[MATERIAL SHOWN Boundary: Start]

Background: an optimization exercise with open tools, aiming at small area. Do not read the settings as production practice.
At most, simulation tests tie the RTL to the original design; equivalence was not proved. The flow treats the clock pin as an ideal source, which a real chip does not have.

==> job 489: inputs <==
==> flow/design.v <==
module buffer_1loc
#(
    parameter WIDTH = 64,
    parameter [WIDTH - 1:0] ZERO = 0
)
(
    input clk, reset,                  
    input we,                          
    input re,                          
    input [WIDTH - 1:0] din,
    output [WIDTH - 1:0] a_data, b_data,
    output reg a_full, b_full
);
    reg [WIDTH - 1:0] a_mem, b_mem;
    genvar i;
    generate
        for (i = 0; i < WIDTH; i = i + 1) begin : bit_g
            if (ZERO[i]) begin : z
                assign a_data[i] = 1'b0;
                assign b_data[i] = 1'b0;
            end else begin : s
                always @(posedge clk) begin
                    a_mem[i] <= b_full ? b_mem[i] : din[i];
                    b_mem[i] <= a_mem[i];
                end
                assign a_data[i] = a_mem[i];
                assign b_data[i] = b_mem[i];
            end
        end
    endgenerate
    always @(posedge clk) begin
        if (reset) begin
            a_full <= 1'b0;
            b_full <= 1'b0;
        end else begin
            a_full <= b_full | we;
            b_full <= a_full & ~re;
        end
    end
endmodule
module rotating_prioritizer
#(
    parameter initial_value = 1  
)
(
    input clk, reset,
    input rq_0, rq_1,
    output gt_0, gt_1
);
    reg cur_last, oth_last;
    assign gt_0 = rq_0 & (cur_last | ~rq_1);
    assign gt_1 = rq_1 & (~cur_last | ~rq_0);
    always @(posedge clk) begin
        if (reset) begin
            cur_last <= initial_value;
            oth_last <= initial_value;
        end else begin
            cur_last <= oth_last;
            oth_last <= (rq_0 & rq_1) ? gt_1 : initial_value;
        end
    end
endmodule
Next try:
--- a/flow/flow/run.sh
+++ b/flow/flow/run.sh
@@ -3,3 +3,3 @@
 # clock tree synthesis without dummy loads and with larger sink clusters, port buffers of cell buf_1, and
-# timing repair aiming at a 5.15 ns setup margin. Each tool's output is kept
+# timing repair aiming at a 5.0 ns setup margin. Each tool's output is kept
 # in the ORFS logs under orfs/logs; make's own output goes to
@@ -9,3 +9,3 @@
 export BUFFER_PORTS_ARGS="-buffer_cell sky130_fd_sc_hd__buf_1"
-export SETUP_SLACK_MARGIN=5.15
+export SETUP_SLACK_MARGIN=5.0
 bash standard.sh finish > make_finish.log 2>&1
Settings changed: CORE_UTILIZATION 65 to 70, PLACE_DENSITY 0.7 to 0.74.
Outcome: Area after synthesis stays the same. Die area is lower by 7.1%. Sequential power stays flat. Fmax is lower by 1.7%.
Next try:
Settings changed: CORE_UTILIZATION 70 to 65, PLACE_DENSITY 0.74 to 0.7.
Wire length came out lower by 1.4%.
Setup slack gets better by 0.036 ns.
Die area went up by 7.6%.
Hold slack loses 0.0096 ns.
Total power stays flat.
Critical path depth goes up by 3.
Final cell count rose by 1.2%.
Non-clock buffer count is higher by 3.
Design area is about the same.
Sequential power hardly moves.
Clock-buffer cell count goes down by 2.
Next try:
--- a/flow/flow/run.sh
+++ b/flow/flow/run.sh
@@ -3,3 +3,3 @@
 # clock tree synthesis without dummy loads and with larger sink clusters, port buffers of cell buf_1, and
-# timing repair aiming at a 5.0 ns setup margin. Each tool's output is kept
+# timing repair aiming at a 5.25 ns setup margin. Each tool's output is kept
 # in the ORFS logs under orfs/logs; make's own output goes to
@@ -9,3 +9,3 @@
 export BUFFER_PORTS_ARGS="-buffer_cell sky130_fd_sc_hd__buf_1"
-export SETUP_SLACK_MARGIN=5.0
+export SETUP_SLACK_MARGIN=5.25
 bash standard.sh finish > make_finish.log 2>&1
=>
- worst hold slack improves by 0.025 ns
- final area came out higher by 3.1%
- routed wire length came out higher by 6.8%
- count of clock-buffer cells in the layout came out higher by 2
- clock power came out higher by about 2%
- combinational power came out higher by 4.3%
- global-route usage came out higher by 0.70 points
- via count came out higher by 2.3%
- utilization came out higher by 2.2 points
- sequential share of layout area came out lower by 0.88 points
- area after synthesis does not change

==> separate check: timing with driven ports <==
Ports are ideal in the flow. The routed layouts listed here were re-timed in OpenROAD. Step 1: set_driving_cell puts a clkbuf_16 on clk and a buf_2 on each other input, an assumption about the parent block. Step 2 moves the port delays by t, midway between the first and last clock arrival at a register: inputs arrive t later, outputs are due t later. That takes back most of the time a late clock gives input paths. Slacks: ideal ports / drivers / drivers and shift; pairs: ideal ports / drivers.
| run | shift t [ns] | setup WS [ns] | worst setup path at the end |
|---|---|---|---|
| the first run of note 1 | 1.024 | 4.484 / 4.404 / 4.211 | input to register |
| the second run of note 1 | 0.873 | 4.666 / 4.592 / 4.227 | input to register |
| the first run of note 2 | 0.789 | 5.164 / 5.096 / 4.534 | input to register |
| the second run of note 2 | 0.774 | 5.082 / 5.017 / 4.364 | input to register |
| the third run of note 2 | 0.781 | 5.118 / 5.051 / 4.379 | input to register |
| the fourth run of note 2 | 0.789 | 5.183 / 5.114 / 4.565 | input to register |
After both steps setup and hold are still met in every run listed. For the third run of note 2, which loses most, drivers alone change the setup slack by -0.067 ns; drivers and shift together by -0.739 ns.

[MATERIAL SHOWN Boundary: End]

REQUIRED WORK: Search the entries for "came" and copy out each line that has it.

ANSWER TO THE PROBLEM:
Wire length came out lower by 1.4%.
- final area came out higher by 3.1%
- routed wire length came out higher by 6.8%
- count of clock-buffer cells in the layout came out higher by 2
- clock power came out higher by about 2%
- combinational power came out higher by 4.3%
- global-route usage came out higher by 0.70 points
- via count came out higher by 2.3%
- utilization came out higher by 2.2 points
- sequential share of layout area came out lower by 0.88 points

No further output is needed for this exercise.